About this exercise:
Among the entries, find the lines with the string "global" and copy them.

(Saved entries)
## config.mk

```make
export PLATFORM = sky130hd
export DESIGN_NAME = mips_multicycle_ctrl
export DESIGN_NICKNAME = d
export VERILOG_FILES = /design/src/rtl/mips_ctrl_pkg.sv /design/src/rtl/mips_multicycle_ctrl_decoder.sv /design/src/rtl/mips_multicycle_ctrl.sv
export SDC_FILE = /design/constraint.sdc
export NUM_CORES = 1
export LEC_CHECK = 0
export CAP_MARGIN = 20
export CORE_UTILIZATION = 50
export CTS_BUF_LIST = sky130_fd_sc_hd__clkbuf_8
export CTS_CLUSTER_SIZE = 12
export DETAILED_ROUTE_END_ITERATION = 8
export PLACE_DENSITY = 0.8
export SYNTH_ARGS = -nofsm -noshare
export SYNTH_HDL_FRONTEND = slang
export SYNTH_HIERARCHICAL = 1
export SYNTH_SLANG_ARGS = --single-unit
```

## constraint.sdc

```tcl
create_clock -name clk -period 7.9 [get_ports clk]
set_input_delay 1.975 -clock clk [delete_from_list [all_inputs] [get_ports clk]]
set_output_delay 1.975 -clock clk [all_outputs]
set_load 0.05 [all_outputs]
```

## src/rtl/mips_ctrl_pkg.sv

```systemverilog
`default_nettype none
// ============================================================================
// Module  : mips_ctrl_pkg
// Purpose : Shared encodings for the multicycle MIPS main controller and the
//           downstream ALU function controller: FSM states, opcodes, alu_op
//           codes, ALU operand-B and PC source selectors, fault codes, and
//           opcode classes.
// Ports   : none (package)
// Revision: 1.0 - initial release
// ============================================================================
package mips_ctrl_pkg;

    typedef enum logic [3:0] {
        S_FETCH     = 4'd0,
        S_DECODE    = 4'd1,
        S_MEM_ADDR  = 4'd2,
        S_MEM_READ  = 4'd3,
        S_MEM_WB    = 4'd4,
        S_MEM_WRITE = 4'd5,
        S_EXEC_R    = 4'd6,
        S_R_WB      = 4'd7,
        S_EXEC_I    = 4'd8,
        S_I_WB      = 4'd9,
        S_BRANCH    = 4'd10,
        S_JUMP      = 4'd11,
        S_TRAP      = 4'd15
    } state_e;

    typedef enum logic [2:0] {
        CLS_LS  = 3'd0,
        CLS_R   = 3'd1,
        CLS_I   = 3'd2,
        CLS_BR  = 3'd3,
        CLS_J   = 3'd4,
        CLS_ILL = 3'd5
    } op_class_e;

    // Opcodes (IR[31:26])
    localparam logic [5:0] C_OP_RTYPE = 6'b000000;
    localparam logic [5:0] C_OP_LW    = 6'b100011;
    localparam logic [5:0] C_OP_SW    = 6'b101011;
    localparam logic [5:0] C_OP_ADDI  = 6'b001000;
    localparam logic [5:0] C_OP_ANDI  = 6'b001100;
    localparam logic [5:0] C_OP_ORI   = 6'b001101;
    localparam logic [5:0] C_OP_BEQ   = 6'b000100;
    localparam logic [5:0] C_OP_BNE   = 6'b000101;
    localparam logic [5:0] C_OP_J     = 6'b000010;

    // alu_op codes, shared with the ALU function controller
    localparam logic [2:0] C_ALU_NONE  = 3'b000;
    localparam logic [2:0] C_ALU_BEQ   = 3'b001;
    localparam logic [2:0] C_ALU_RTYPE = 3'b010;
    localparam logic [2:0] C_ALU_AND   = 3'b100;
    localparam logic [2:0] C_ALU_ADD   = 3'b101;
    localparam logic [2:0] C_ALU_OR    = 3'b110;
    localparam logic [2:0] C_ALU_BNE   = 3'b111;

    // ALU operand-B selector
    localparam logic [1:0] C_SRCB_REG   = 2'b00;
    localparam logic [1:0] C_SRCB_FOUR  = 2'b01;
    localparam logic [1:0] C_SRCB_IMM   = 2'b10;
    localparam logic [1:0] C_SRCB_BROFF = 2'b11;

    // PC source selector
    localparam logic [1:0] C_PCSRC_ALU    = 2'b00;
    localparam logic [1:0] C_PCSRC_ALUOUT = 2'b01;
    localparam logic [1:0] C_PCSRC_JUMP   = 2'b10;

    // Fault codes
    localparam logic [1:0] C_FAULT_NONE    = 2'b00;
    localparam logic [1:0] C_FAULT_ILLEGAL = 2'b01;
    localparam logic [1:0] C_FAULT_TIMEOUT = 2'b10;

endpackage
`default_nettype wire

```

## src/rtl/mips_multicycle_ctrl_decoder.sv

```systemverilog
`default_nettype none
// ============================================================================
// Module  : mips_opcode_decoder
// Purpose : Combinational opcode classifier for the multicycle controller.
// Ports   : opcode      in  6  IR[31:26]
//           op_class    out 3  LS / R / I / BR / J / ILL
//           is_lw       out 1  load (vs store) within the LS class
//           is_bne      out 1  bne (vs beq) within the BR class
//           exec_alu_op out 3  alu_op for the I-type execute state
//           ext_zero    out 1  zero-extend immediate (andi/ori)
// Revision: 1.0 - initial release
// ============================================================================
module mips_opcode_decoder
    import mips_ctrl_pkg::*;
(
    input  logic [5:0] opcode,
    output op_class_e  op_class,
    output logic       is_lw,
    output logic       is_bne,
    output logic [2:0] exec_alu_op,
    output logic       ext_zero
);

    always_comb begin
        op_class    = CLS_ILL;
        is_lw       = 1'b0;
        is_bne      = 1'b0;
        exec_alu_op = C_ALU_ADD;
        ext_zero    = 1'b0;
        case (opcode)
            C_OP_LW:    begin op_class = CLS_LS; is_lw = 1'b1; end
            C_OP_SW:    op_class = CLS_LS;
            C_OP_RTYPE: op_class = CLS_R;
            C_OP_ADDI:  op_class = CLS_I;
            C_OP_ANDI:  begin op_class = CLS_I; exec_alu_op = C_ALU_AND; ext_zero = 1'b1; end
            C_OP_ORI:   begin op_class = CLS_I; exec_alu_op = C_ALU_OR;  ext_zero = 1'b1; end
            C_OP_BEQ:   op_class = CLS_BR;
            C_OP_BNE:   begin op_class = CLS_BR; is_bne = 1'b1; end
            C_OP_J:     op_class = CLS_J;
            default:    op_class = CLS_ILL;
        endcase
    end

endmodule
`default_nettype wire

```

## src/rtl/mips_multicycle_ctrl.sv

```systemverilog
`default_nettype none
// ============================================================================
// Module  : mips_multicycle_ctrl
// Purpose : Main control FSM of the multicycle MIPS datapath. Sequences
//           fetch/decode/execute/memory/writeback, handshakes with a
//           variable-latency memory and traps on illegal opcodes or memory
//           timeouts (fault is sticky until reset).
// Ports   : clk, rst_n (sync, active-low); opcode[5:0], zero, mem_ready in;
//           pc_en, iord, mem_read, mem_write, ir_write, reg_dst, mem_to_reg,
//           reg_write, ext_zero, alu_src_a, alu_src_b[1:0], pc_source[1:0],
//           alu_op[2:0], state[3:0], fault[1:0] out.
// Revision: 1.0 - initial release
// ============================================================================
module mips_multicycle_ctrl
    import mips_ctrl_pkg::*;
#(
    parameter int TIMEOUT = 255,
    parameter int TO_W    = 8
) (
    input  logic       clk,
    input  logic       rst_n,
    input  logic [5:0] opcode,
    input  logic       zero,
    input  logic       mem_ready,
    output logic       pc_en,
    output logic       iord,
    output logic       mem_read,
    output logic       mem_write,
    output logic       ir_write,
    output logic       reg_dst,
    output logic       mem_to_reg,
    output logic       reg_write,
    output logic       ext_zero,
    output logic       alu_src_a,
    output logic [1:0] alu_src_b,
    output logic [1:0] pc_source,
    output logic [2:0] alu_op,
    output logic [3:0] state,
    output logic [1:0] fault
);

    // Trap fires on the TIMEOUT-th consecutive waiting cycle
    localparam logic [TO_W-1:0] C_TO_LAST = TO_W'(TIMEOUT - 1);

    state_e          state_q, state_d;
    logic [1:0]      fault_q, fault_d;
    logic [TO_W-1:0] wait_cnt_q, wait_cnt_d;

    op_class_e  w_class;
    logic       w_is_lw, w_is_bne, w_ext_zero;
    logic [2:0] w_exec_alu_op;
    logic       w_timeout;
    state_e     w_next;
    logic       w_pc_write, w_br_take, w_mem_read, w_mem_write, w_ir_write, w_reg_write;

    mips_opcode_decoder u_dec (
        .opcode      (opcode),
        .op_class    (w_class),
        .is_lw       (w_is_lw),
        .is_bne      (w_is_bne),
        .exec_alu_op (w_exec_alu_op),
        .ext_zero    (w_ext_zero)
    );

    always_ff @(posedge clk) begin
        if (!rst_n) begin
            state_q    <= S_FETCH;
            fault_q    <= C_FAULT_NONE;
            wait_cnt_q <= '0;
        end else begin
            state_q    <= state_d;
            fault_q    <= fault_d;
            wait_cnt_q <= wait_cnt_d;
        end
    end

    // Next state, fault capture and memory wait counter
    always_comb begin
        state_d   = state_q;
        fault_d   = fault_q;
        w_timeout = (wait_cnt_q == C_TO_LAST) && !mem_ready;
        case (state_q)
            S_FETCH: begin
                if (mem_ready)      state_d = S_DECODE;
                else if (w_timeout) begin state_d = S_TRAP; fault_d = C_FAULT_TIMEOUT; end
            end
            S_DECODE: begin
                case (w_class)
                    CLS_LS:  state_d = S_MEM_ADDR;
                    CLS_R:   state_d = S_EXEC_R;
                    CLS_I:   state_d = S_EXEC_I;
                    CLS_BR:  state_d = S_BRANCH;
                    CLS_J:   state_d = S_JUMP;
                    default: begin state_d = S_TRAP; fault_d = C_FAULT_ILLEGAL; end
                endcase
            end
            S_MEM_ADDR:  state_d = w_is_lw ? S_MEM_READ : S_MEM_WRITE;
            S_MEM_READ: begin
                if (mem_ready)      state_d = S_MEM_WB;
                else if (w_timeout) begin state_d = S_TRAP; fault_d = C_FAULT_TIMEOUT; end
            end
            S_MEM_WRITE: begin
                if (mem_ready)      state_d = S_FETCH;
                else if (w_timeout) begin state_d = S_TRAP; fault_d = C_FAULT_TIMEOUT; end
            end
            S_EXEC_R:    state_d = S_R_WB;
            S_EXEC_I:    state_d = S_I_WB;
            S_TRAP:      state_d = S_TRAP;
            default:     state_d = S_FETCH;  // WB states, BRANCH, JUMP, unused codes
        endcase

        // Only the memory-wait states self-loop (besides TRAP), so "stayed put"
        // is exactly "waited without mem_ready"; any state change clears it.
        if ((state_d == state_q) && (state_q != S_TRAP)) wait_cnt_d = wait_cnt_q + TO_W'(1);
        else                                             wait_cnt_d = '0;
    end

    // alu_op looks one state ahead: the ALU controller registers it as the FSM
    // enters the state. During reset the next state is always FETCH.
    always_comb begin
        w_next = rst_n ? state_d : S_FETCH;
        case (w_next)
            S_FETCH, S_DECODE, S_MEM_ADDR: alu_op = C_ALU_ADD;
            S_EXEC_R:                      alu_op = C_ALU_RTYPE;
            S_EXEC_I:                      alu_op = w_exec_alu_op;
            S_BRANCH:                      alu_op = w_is_bne ? C_ALU_BNE : C_ALU_BEQ;
            default:                       alu_op = C_ALU_NONE;
        endcase
    end

    // Moore output decode
    always_comb begin
        w_pc_write  = 1'b0;
        w_br_take   = 1'b0;
        w_mem_read  = 1'b0;
        w_mem_write = 1'b0;
        w_ir_write  = 1'b0;
        w_reg_write = 1'b0;
        iord        = 1'b0;
        reg_dst     = 1'b0;
        mem_to_reg  = 1'b0;
        ext_zero    = 1'b0;
        alu_src_a   = 1'b0;
        alu_src_b   = C_SRCB_REG;
        pc_source   = C_PCSRC_ALU;
        case (state_q)
            S_FETCH: begin
                w_mem_read = 1'b1;
                alu_src_b  = C_SRCB_FOUR;
                w_ir_write = mem_ready;
                w_pc_write = mem_ready;
            end
            S_DECODE:    alu_src_b = C_SRCB_BROFF;
            S_MEM_ADDR:  begin alu_src_a = 1'b1; alu_src_b = C_SRCB_IMM; end
            S_MEM_READ:  begin w_mem_read = 1'b1; iord = 1'b1; end
            S_MEM_WRITE: begin w_mem_write = 1'b1; iord = 1'b1; end
            S_MEM_WB:    begin w_reg_write = 1'b1; mem_to_reg = 1'b1; end
            S_EXEC_R:    alu_src_a = 1'b1;
            S_R_WB:      begin w_reg_write = 1'b1; reg_dst = 1'b1; end
            S_EXEC_I:    begin alu_src_a = 1'b1; alu_src_b = C_SRCB_IMM; ext_zero = w_ext_zero; end
            S_I_WB:      w_reg_write = 1'b1;
            S_BRANCH: begin
                alu_src_a = 1'b1;
                pc_source = C_PCSRC_ALUOUT;
                w_br_take = w_is_bne ? !zero : zero;
            end
            S_JUMP:      begin w_pc_write = 1'b1; pc_source = C_PCSRC_JUMP; end
            default:     ;
        endcase
    end

    // Side-effecting enables are suppressed while reset is held
    assign pc_en     = rst_n & (w_pc_write | w_br_take);
    assign mem_read  = rst_n & w_mem_read;
    assign mem_write = rst_n & w_mem_write;
    assign ir_write  = rst_n & w_ir_write;
    assign reg_write = rst_n & w_reg_write;
    assign state     = state_q;
    assign fault     = fault_q;

endmodule
`default_nettype wire

```

# == Yosys cells after proc, flatten, opt, wreduce, memory -nomap -nowiden ==
# Cells that the tools add are included.
# totals
register_bits,14
in_bits,10
output_inout_bits,23
# op_classes
add_sub_neg,1
eq_ne,35
mux,33
bitwise_logic,6
n_reduce_logical,23
# ops
operator,n
case mux 4 bit (8 select lines),1
"equality test 4 bit, second input constant",7
"equality test 4 x 3 -> 1 bit, second input constant",5
two-way mux 4 bit,5
case mux 4 bit (5 select lines),1
"equality test 6 x 4 -> 1 bit, second input constant",3
case mux 3 bit (5 select lines),1
two-way mux 1 bit,14
"equality test 4 x 2 -> 1 bit, second input constant",3
"equality test 6 x 3 -> 1 bit, second input constant",2
"equality test 6 bit, second input constant",2
case mux 2 bit (2 select lines),3
case mux 3 bit (4 select lines),1
OR reduction 2 bit,6
OR reduction 3 bit,4
"adder 8 x 1 -> 8 bit, second input constant",1
"equality test 4 x 1 -> 1 bit, second input constant",2
"equality test 8 bit, second input constant",1
zero test 4 bit,2
"equality test 3 x 2 -> 1 bit, second input constant",2
"equality test 6 x 2 -> 1 bit, second input constant",1
zero test 6 bit,1
two-way mux 2 bit,3
two-way mux 3 bit,2
18 further kinds,25

# == Longest topological paths before layout ==
# logic_depth
ltp_word,10
ltp_mapped,10

# == By module ==
# The synthesis kept the hierarchy.
# modules_own_cells
module,n_inst,cells_each,area_each_um2,seq_area_each_um2
mips_multicycle_ctrl,1,168,1295.0,280.3
mips_opcode_decoder,1,22,126.4,0.0

# == Worst setup path after synthesis ==
# No wires, ideal clock.
# synth_timing
path_kind,input port to output port
start,input opcode[0]
end,output alu_op[1]
arrival_ps,4738
setup_slack_ps,1187
cell_stages,7
n_path_buf,0
path_cell_list,nor2b_1 or3_1 a21o_1 nor2b_1 o211ai_1 o2111ai_2 nor4bb_1
# synth_via
elab_chain_cells,10
elab_cells_between_ends,34
classes_between,17 x eq/ne; 10 x mux; 7 x reduce/logical
# synth_lines
element,line_no,source
"start, declared",mips_multicycle_ctrl.sv:22,"input logic [5:0] opcode,"
equality test 6 x 4 -> 1 bit (tied with other cells),mips_multicycle_ctrl_decoder.sv:30,case (opcode)
OR reduction 3 bit (no source line) / OR reduction 2 bit (equally long branches),n/a,
case mux 3 bit (5 select lines) *,mips_multicycle_ctrl_decoder.sv:30,
via w_class[2],mips_multicycle_ctrl.sv:49,op_class_e w_class;
equality test 3 bit (tied with other cells),mips_multicycle_ctrl.sv:88,case (w_class)
case mux 4 bit (5 select lines) *,mips_multicycle_ctrl.sv:88,
case mux 4 bit (8 select lines) *,mips_multicycle_ctrl.sv:82,case (state_q)
two-way mux 4 bit *,n/a,
equality test 4 x 1 -> 1 bit (tied with other cells),mips_multicycle_ctrl.sv:122,case (w_next)
OR reduction 3 bit,mips_multicycle_ctrl.sv:122,
case mux 3 bit (4 select lines) *,mips_multicycle_ctrl.sv:122,
"end, declared",mips_multicycle_ctrl.sv:37,"output logic [2:0] alu_op,"
# Mark *: on every way through the listed nets, which the timed path passes. The rest lies on a longest branch.

# == Worst setup path in the final report ==
# layout_timing
start,input opcode[3]
end,output pc_en
# layout_via
elab_chain_cells,6
# layout_lines
element,line_no,source
equality test 6 x 3 -> 1 bit,mips_multicycle_ctrl_decoder.sv:30,
two-way mux 1 bit,mips_multicycle_ctrl_decoder.sv:30,
two-way mux 1 bit,mips_multicycle_ctrl.sv:165,w_br_take = w_is_bne ? !zero : zero;
two-way mux 1 bit,mips_multicycle_ctrl.sv:146,case (state_q)
bitwise OR 1 bit,mips_multicycle_ctrl.sv:173,assign pc_en = rst_n & (w_pc_write | w_br_take);
bitwise AND 1 bit,mips_multicycle_ctrl.sv:173,
"end, declared",mips_multicycle_ctrl.sv:25,"output logic pc_en,"
# No other way between the ends.

==> metrics.cfg <==
[critical_path]
path_common_cell = clkdlybuf4s50_1
slowest_stage = clkdlybuf4s50_1
cp_max_fo = 7
r2r_cells = 6
crit_path_start_kind = primary input
path_class = primary input to output port
crit_buf_inv = 2
cp.depth = 11
crit_chain = clkdlybuf4s50_1 > or4b_1 > o21ai_1 > a21oi_1 > mux2i_1 > o21ai_0 > a311oi_1 > a21boi_1 > nor3b_2 > nand2b_1 > clkdlybuf4s50_1
critPathArrivalTime_ns = 5.32
cpPeakStageDelay_ns = 0.80
worst_setup_path_end_kind = output port
crit_required_ns = 5.93
critPathTopFamily = buffers and inverters

[die]
dieHeight_um = 55.3
rows = 18
start_util_pct = 54.9
die_w_um = 55.3
core_um2 = 2590
dieArea_um2 = 3060
num_io_pins = 33

[yosys]
ys_types = 60
syn-num-nets = 202
yosysWarnings = 6
muxShareOfSynthArea_pct = 2.20
yosys.area_share.adder_pct = 1.76
async_reset_ff_share_pct = 0
syn_inst = 190
synth-compound-area-share_pct = 24.5
synth_edf_count = 0
synth_top_family_by_area = simple AND/OR/NAND/NOR gates
synth-seq-cells = 14
synth_area_per_cell_um2 = 7.48
synth.cell_area_um2 = 1420
synth-main-ff-cell = dfxtp_1
yosysSeqAreaShare_pct = 19.7
yosys.area_share.simple_pct = 38.3
synthXorXnorAreaFrac_pct = 5.55

[clocking]
numCtsBuffers = 3
htreeDepth = 1
cts_sinks = 14
cts_resized = 0
clk_latency_ns = 0.24
post_cts_buffers = 0
clk_pin_slew_ns = 0.05
cts_tree = built
hold_buffers = 0
cts_root_buffer = clkbuf_8
cts_max_path_buffers = 2

[placement]
placed_area_um2 = 1700
dp_cells = 238
dpl.hpwl_mm = 2.65
gp_congestion = 0.890
port_buffers = 32

[grt]
grt_max_degree = 36
grt_overflow = 0
grt_pass1_vias = 1356
track_usage_pct = 24.6
grt_pass1_wl_mm = 6.31
antenna_found_initial = 0

[detailed_routing]
drt-total-wl_mm = 3.66
wl_per_cell_um = 15.1
postRouteAntennaNets = 0
drc = 0
drt_iter0_markers = 63
first_pass_iters = 5
vias = 1540
viasPerCell = 6.36

[timing]
rsz0062_at_grt = no
period_minus_slack_ns = 7.30
max_clock_freq_mhz = 137
slew_headroom_pct = 30.5
post-route-period-util_pct = 92.4
tightest_slew_ns = 1.04
setup_viol = 0
hold_violations = 0
maxSlewViolCount = 0
skew_ns = 0.000684
tns_ns = 0

[run_status]
outcome = complete, no violations

[pwr]
combinationalPowerShare_pct = 71.9
netSwitchingFraction_pct = 57.2
power.internal_mw = 0.322
p_clk_share_pct = 9.1
ir_drop_mv = 0.328
seq_power_share_pct = 19.1
net-switching-power_mw = 0.430
p_leak_nw = 0.639
p_per_area_nw_per_um2 = 429

[cells_and_area]
layout-drive-gt1-share_pct = 8.02
syn2layout_area_growth_pct = 23.2
design_area_um2 = 1750
fin_nets = 225
stdcell_count = 242
final_util_pct = 67.6
antenna-diode-count = 0

[min_path]
hold_path.class = register to register
whs_path_depth = 2

[job]
cap_viol_max_count = 0

## final timing paths
check	from	endpoint	slack, ns
worst max-delay path	opcode[3]	pc_en	0.60
worst min-delay path	fault[0]	fault[0]	0.49
worst max register to register	state[0]	wait_cnt_q[4]	4.96
worst min register to register	fault[0]	fault[0]	0.49
## worst register-to-register path, cell delays in order (launching register included)
cell and delay, ns:
dfxtp_1 1.01, or3b_2 0.52, o22a_1 0.26, nor3_1 0.35
nor3b_1 0.13, o211ai_2 0.43, nor3_1 0.10
## per-stage QoR
stage               hold slack, ns  power [mW]  worst slack, ns
global route                 0.518       0.800            0.423
finish                       0.485       0.752            0.604
floorplan                    0.456       0.540             1.19
detailed placement           0.479       0.676            0.687
CTS                          0.491       0.748            0.660
global placement             0.476       0.663            0.837
## cell usage after synthesis (all sizes together), types with 3 or more instances
| cell | n | area, µm² |
|---|---|---|
| inv | 7 | 26.3 |
| o21ai | 9 | 45.0 |
| clkbuf | 3 | 11.3 |
| nor3b | 4 | 35.0 |
| nor2 | 16 | 60.1 |
| and2 | 3 | 18.8 |
| or3 | 3 | 18.8 |
| a21oi | 9 | 45.0 |
| nand2 | 8 | 30.0 |
| dfxtp | 14 | 280 |
| xnor2 | 4 | 35.0 |
| nor3 | 15 | 75.1 |
| xor2 | 5 | 43.8 |
| buf | 11 | 72.6 |
| a21o | 4 | 30.0 |
| nor2b | 9 | 56.3 |
| o2111ai | 3 | 32.5 |
| nand3 | 10 | 50.1 |
| and3 | 6 | 37.5 |
| nand2b | 3 | 18.8 |
## power by group through the flow
stage / sequential (mW) / clock, mW / combinational, mW
2_1_floorplan: 0.131 / 0 / 0.409
3_3_place_gp: 0.141 / 0 / 0.523
3_5_place_dp: 0.143 / 0 / 0.533
4_1_cts: 0.142 / 0.0686 / 0.537
5_1_grt: 0.150 / 0.0726 / 0.578
6_report: 0.143 / 0.0681 / 0.540
## cell usage in the layout, fill, tap and decap left out, types with 3 or more instances in the layout
cell	Yosys	layout
a21o_1	4	4
a21oi_1	9	9
and2_1	3	3
and3_1	6	6
clkbuf_8	0	4
clkdlybuf4s50_1	0	32
dfxtp_1	14	14
inv_1	7	7
nand2_1	8	8
nand2b_1	3	3
nand3_1	10	10
nor2_1	16	16
nor2b_1	9	9
nor3_1	15	15
nor3b_1	3	3
o21ai_0	8	8
or3_1	3	3
xnor2_1	4	4
xor2_1	5	5
## cells by family after synthesis
kind of cell | count (synthesis)
xor gates and xnor gates | 9
DFF | 14
other | 1
buffers and inverters | 21
AOI/OAI and AO/OA | 46
and+or+nand+nor | 94
adders and majority gates | 2
muxes | 3
## registers in the layout (all words and copies together), names as in the netlist
signal,cells
fault,2
state,4
wait_cnt_q,8
## cell type report
cell class,instances,area [µm²]
repair buffers,32,320
fillers,223,840
clock buffers,4,55.1
flip-flops and latches,14,280
inverters,7,26.3
well taps,30,37.5
multi-input cells,155,1030
## per-layer routing
metal	track usage [%]	wire length, µm
met5	0	0
met4	4.29	48
met3	5.39	310
met2	39.1	1640
met1	34.4	1660
No activity file was read; power rests on OpenSTA's default activity.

Result of the task:
global route                 0.518       0.800            0.423
global placement             0.476       0.663            0.837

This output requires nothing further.